■ Exercise directions ■
Search the entries below for the word "instances" and copy each line that has it.

■ Dataset content ■

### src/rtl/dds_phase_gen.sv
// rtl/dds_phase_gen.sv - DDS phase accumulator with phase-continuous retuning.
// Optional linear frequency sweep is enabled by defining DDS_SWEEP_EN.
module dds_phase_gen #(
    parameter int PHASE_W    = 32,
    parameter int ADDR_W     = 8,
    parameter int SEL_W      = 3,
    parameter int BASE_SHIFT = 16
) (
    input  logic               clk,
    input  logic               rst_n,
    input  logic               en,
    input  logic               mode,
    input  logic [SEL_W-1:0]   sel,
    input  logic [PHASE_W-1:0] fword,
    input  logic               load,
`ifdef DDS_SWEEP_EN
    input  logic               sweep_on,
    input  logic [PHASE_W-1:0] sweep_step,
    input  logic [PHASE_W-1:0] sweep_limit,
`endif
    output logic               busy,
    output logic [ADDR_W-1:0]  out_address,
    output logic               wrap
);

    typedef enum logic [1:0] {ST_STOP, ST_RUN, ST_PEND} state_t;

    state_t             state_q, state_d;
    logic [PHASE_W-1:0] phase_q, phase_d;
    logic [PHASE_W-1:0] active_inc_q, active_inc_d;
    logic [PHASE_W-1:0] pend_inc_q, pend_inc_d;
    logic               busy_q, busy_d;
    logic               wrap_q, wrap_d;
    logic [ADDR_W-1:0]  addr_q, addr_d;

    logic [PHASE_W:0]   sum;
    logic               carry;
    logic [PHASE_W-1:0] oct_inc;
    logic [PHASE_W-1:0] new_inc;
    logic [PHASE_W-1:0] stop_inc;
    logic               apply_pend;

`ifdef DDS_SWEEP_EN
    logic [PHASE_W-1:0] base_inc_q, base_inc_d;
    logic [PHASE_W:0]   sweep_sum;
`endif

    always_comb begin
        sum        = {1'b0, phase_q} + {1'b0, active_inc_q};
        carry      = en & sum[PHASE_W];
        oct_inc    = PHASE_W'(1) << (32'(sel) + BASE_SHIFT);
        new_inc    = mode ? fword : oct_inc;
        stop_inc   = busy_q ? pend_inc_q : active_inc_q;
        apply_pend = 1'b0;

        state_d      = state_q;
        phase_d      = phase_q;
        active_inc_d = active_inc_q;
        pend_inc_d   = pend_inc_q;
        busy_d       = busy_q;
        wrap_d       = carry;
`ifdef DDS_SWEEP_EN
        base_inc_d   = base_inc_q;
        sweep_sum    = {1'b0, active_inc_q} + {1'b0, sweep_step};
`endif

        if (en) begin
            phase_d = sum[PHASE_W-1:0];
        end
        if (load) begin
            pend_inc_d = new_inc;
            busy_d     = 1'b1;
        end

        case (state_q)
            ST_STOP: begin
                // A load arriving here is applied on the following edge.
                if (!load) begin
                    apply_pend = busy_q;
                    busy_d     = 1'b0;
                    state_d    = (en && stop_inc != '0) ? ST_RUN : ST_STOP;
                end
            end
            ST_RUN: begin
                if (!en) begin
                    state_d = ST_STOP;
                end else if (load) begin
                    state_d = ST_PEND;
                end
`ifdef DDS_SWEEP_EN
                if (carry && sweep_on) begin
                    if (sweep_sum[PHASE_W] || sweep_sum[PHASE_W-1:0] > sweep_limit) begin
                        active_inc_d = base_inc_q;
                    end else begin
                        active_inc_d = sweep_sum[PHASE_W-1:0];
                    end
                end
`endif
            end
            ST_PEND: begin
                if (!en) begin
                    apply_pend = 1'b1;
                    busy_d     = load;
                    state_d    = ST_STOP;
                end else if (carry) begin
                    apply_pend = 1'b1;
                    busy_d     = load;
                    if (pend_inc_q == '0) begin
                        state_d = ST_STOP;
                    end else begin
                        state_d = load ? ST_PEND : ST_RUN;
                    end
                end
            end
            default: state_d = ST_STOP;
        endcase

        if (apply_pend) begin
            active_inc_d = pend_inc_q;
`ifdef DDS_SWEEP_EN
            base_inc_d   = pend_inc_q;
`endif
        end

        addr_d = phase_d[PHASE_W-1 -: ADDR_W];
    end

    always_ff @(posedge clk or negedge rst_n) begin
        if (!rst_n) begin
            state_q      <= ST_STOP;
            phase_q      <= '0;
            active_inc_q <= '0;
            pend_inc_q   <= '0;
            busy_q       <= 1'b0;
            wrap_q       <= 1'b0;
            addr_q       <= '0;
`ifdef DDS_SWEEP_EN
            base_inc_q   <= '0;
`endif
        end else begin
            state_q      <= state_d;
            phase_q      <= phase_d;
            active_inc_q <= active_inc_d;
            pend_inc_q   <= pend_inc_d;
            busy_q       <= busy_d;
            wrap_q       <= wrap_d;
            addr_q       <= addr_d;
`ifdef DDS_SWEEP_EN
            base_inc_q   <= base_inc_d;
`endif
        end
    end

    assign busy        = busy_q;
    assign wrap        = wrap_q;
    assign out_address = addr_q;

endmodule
...
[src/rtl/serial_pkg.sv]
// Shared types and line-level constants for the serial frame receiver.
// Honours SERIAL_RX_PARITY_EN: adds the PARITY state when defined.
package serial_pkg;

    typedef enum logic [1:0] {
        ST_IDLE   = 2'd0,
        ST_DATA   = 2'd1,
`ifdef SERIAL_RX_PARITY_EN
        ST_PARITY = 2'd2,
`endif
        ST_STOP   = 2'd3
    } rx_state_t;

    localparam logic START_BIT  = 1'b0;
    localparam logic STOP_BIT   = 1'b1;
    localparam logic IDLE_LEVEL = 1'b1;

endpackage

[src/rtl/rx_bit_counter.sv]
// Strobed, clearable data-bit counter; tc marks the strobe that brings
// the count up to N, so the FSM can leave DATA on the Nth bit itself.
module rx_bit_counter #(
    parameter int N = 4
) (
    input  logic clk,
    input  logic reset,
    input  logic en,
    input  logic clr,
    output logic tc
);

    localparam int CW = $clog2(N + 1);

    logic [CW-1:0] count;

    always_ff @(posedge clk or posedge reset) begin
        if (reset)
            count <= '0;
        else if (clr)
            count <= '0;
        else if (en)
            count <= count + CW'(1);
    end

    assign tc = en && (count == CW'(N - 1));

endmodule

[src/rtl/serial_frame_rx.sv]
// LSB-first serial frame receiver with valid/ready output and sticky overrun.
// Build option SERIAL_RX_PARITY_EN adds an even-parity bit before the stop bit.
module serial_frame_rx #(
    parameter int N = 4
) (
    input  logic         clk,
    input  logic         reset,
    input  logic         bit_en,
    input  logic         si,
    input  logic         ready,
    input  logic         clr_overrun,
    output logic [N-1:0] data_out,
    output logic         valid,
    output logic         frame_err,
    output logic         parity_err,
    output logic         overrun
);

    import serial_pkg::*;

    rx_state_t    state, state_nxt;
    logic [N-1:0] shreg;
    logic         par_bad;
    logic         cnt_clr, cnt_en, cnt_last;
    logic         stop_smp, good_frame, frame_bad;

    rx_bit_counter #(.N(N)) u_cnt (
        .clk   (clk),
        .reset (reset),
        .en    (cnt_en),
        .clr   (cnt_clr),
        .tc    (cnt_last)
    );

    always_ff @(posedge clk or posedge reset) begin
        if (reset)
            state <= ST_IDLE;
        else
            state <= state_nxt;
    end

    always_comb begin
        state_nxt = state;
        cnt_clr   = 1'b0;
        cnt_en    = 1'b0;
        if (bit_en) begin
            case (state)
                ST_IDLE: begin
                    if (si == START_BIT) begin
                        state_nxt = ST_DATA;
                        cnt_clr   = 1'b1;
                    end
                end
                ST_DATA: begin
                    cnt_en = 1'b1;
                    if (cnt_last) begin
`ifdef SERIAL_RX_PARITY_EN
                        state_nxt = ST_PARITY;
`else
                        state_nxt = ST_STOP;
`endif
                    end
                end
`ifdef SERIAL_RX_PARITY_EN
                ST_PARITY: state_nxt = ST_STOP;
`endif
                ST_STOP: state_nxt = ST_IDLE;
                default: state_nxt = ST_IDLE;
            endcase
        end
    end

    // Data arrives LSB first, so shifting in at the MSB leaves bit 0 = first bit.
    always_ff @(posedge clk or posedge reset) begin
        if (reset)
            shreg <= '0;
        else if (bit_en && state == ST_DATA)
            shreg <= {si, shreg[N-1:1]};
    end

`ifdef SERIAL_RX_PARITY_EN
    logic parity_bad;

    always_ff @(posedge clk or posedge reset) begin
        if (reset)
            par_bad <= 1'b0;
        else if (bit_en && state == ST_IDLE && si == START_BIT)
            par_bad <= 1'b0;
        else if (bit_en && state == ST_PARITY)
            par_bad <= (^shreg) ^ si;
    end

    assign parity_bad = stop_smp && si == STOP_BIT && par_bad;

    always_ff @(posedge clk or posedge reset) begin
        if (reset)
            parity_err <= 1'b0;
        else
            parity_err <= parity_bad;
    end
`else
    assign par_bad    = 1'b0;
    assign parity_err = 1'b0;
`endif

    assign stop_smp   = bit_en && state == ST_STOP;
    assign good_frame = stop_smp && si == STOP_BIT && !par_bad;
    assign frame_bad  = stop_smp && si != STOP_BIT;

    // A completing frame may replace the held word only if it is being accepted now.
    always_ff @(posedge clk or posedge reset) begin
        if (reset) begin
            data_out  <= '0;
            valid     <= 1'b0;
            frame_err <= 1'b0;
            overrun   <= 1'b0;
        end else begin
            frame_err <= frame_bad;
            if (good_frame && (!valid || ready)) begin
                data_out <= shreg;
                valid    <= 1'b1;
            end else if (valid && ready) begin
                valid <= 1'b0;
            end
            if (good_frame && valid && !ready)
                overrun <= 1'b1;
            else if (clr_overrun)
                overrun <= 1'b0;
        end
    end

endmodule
* * *
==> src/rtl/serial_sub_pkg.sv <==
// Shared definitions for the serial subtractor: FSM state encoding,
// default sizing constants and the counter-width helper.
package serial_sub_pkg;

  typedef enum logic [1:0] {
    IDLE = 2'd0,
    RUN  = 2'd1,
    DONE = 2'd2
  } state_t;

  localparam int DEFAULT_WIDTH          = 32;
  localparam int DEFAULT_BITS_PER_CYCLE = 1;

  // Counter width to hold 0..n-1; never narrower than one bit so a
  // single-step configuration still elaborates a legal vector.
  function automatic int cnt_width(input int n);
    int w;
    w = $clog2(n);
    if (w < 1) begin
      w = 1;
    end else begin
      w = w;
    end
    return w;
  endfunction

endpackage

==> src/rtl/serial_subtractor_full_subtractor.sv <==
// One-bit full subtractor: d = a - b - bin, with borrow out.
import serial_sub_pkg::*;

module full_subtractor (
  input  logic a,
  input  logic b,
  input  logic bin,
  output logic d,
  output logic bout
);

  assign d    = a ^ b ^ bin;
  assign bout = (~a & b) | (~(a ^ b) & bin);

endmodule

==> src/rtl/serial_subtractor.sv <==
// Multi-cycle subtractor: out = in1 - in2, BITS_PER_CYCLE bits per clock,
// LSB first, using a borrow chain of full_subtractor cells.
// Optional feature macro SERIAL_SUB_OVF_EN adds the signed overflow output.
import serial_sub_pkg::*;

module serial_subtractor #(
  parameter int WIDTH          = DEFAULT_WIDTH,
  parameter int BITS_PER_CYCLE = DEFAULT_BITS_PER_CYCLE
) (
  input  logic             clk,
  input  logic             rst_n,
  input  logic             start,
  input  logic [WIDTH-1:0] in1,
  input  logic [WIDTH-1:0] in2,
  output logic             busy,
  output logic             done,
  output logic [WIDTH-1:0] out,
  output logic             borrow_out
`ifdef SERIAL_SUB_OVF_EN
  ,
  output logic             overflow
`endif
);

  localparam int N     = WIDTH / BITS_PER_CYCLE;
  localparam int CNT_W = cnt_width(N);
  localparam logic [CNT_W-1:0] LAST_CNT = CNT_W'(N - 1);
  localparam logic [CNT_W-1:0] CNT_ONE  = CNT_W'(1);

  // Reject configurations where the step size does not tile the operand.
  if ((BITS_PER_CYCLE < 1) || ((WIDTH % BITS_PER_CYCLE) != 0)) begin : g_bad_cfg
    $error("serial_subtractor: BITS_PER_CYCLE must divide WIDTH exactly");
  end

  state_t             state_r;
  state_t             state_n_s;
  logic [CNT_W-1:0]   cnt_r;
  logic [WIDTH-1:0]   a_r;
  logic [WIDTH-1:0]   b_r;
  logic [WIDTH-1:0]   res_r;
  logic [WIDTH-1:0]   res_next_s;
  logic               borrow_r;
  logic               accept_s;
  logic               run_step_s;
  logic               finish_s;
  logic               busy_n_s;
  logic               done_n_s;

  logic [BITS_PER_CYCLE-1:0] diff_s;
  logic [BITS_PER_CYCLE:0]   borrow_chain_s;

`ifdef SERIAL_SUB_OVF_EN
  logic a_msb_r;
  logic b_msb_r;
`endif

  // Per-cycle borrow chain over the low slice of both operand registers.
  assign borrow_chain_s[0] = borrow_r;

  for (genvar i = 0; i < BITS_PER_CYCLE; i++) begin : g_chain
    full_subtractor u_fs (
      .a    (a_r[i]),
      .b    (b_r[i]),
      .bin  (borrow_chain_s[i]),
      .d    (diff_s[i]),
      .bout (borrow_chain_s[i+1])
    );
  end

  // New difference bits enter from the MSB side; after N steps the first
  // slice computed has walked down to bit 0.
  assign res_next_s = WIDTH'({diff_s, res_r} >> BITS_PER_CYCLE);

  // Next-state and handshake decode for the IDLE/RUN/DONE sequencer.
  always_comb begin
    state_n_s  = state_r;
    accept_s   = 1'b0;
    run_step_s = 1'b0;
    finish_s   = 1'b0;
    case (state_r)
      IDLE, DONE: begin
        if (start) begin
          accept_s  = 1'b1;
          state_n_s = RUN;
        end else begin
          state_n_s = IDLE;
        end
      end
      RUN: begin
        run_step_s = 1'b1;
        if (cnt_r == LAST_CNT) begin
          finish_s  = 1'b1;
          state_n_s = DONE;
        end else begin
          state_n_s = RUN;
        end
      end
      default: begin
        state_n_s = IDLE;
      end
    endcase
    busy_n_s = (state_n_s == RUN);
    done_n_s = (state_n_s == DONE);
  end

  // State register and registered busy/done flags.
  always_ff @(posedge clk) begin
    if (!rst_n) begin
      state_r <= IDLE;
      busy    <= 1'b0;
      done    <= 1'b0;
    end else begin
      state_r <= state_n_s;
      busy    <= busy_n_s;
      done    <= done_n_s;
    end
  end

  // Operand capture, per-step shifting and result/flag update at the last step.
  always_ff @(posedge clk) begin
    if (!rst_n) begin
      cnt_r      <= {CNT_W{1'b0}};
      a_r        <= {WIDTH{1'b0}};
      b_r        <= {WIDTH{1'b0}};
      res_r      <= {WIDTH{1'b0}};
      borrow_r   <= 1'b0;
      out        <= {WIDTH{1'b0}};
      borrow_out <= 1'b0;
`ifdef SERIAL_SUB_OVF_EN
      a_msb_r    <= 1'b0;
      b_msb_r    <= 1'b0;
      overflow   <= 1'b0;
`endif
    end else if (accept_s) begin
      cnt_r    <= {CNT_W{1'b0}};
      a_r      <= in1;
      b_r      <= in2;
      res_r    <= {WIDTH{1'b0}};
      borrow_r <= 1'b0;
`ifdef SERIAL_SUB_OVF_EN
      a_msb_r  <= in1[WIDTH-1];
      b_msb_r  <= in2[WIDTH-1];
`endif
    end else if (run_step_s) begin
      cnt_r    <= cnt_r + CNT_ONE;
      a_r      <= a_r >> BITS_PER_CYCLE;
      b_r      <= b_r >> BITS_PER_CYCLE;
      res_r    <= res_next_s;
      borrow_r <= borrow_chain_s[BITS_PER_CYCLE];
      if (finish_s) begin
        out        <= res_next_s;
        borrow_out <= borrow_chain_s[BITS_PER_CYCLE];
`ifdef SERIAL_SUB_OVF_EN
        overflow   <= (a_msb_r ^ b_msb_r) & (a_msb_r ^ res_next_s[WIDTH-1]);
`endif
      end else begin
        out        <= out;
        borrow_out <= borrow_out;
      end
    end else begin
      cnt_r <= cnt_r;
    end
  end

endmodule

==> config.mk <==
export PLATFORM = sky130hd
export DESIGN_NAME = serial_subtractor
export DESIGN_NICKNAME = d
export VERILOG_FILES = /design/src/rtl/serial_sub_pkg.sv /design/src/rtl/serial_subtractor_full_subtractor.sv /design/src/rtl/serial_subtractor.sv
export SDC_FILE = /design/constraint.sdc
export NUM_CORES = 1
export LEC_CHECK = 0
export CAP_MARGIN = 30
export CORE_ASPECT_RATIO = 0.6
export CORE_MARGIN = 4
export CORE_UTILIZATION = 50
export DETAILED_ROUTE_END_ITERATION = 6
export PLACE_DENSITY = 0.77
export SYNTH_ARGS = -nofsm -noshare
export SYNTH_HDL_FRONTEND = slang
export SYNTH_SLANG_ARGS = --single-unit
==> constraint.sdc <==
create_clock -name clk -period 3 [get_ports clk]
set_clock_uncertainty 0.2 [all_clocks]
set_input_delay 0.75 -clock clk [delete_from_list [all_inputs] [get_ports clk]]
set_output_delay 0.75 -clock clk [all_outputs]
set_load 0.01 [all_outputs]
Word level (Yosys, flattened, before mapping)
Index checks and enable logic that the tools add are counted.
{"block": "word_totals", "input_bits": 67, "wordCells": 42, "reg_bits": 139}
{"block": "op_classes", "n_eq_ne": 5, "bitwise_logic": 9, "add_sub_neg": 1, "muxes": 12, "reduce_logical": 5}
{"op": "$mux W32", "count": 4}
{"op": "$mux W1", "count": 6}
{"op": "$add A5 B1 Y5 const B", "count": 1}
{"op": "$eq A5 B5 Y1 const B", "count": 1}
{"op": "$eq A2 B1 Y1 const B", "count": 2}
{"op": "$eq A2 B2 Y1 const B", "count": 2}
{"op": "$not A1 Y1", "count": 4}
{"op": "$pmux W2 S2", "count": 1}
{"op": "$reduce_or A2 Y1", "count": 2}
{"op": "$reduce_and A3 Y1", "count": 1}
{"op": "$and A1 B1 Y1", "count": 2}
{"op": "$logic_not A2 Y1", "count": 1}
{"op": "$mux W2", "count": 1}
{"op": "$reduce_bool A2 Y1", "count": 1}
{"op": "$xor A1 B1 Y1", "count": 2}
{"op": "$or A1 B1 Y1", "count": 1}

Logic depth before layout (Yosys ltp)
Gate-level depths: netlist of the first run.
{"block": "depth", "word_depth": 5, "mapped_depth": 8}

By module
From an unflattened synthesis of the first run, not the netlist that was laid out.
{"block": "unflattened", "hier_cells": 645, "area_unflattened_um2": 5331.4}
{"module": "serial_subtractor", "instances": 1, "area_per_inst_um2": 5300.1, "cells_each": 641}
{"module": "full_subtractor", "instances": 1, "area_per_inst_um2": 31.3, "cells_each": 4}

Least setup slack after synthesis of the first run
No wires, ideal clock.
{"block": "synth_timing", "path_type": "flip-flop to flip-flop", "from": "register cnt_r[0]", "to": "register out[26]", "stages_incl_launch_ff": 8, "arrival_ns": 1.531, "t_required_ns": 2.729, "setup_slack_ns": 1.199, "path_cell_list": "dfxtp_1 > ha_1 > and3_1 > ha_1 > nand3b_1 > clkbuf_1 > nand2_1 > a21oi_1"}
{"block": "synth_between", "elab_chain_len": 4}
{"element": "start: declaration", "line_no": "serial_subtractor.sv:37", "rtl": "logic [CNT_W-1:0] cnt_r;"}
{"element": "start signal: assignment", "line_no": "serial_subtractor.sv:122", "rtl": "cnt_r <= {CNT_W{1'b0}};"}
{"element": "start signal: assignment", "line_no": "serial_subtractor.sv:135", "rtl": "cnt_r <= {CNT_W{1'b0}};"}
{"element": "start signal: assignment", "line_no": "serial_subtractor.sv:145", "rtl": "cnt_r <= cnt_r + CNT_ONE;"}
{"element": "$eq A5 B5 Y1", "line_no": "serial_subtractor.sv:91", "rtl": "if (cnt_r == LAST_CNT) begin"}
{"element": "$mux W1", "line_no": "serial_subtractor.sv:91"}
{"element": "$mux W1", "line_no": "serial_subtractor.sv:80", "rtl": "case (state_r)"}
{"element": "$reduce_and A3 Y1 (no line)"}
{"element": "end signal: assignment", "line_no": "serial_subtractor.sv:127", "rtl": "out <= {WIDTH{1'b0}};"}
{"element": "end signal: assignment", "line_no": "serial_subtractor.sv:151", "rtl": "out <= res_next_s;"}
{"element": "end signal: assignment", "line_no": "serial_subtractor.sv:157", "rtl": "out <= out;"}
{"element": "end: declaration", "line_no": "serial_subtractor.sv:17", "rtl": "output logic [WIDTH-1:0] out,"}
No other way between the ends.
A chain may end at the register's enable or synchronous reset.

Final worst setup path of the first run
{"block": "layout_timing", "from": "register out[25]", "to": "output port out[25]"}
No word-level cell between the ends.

■ Expected output ■
{"module": "serial_subtractor", "instances": 1, "area_per_inst_um2": 5300.1, "cells_each": 641}
{"module": "full_subtractor", "instances": 1, "area_per_inst_um2": 31.3, "cells_each": 4}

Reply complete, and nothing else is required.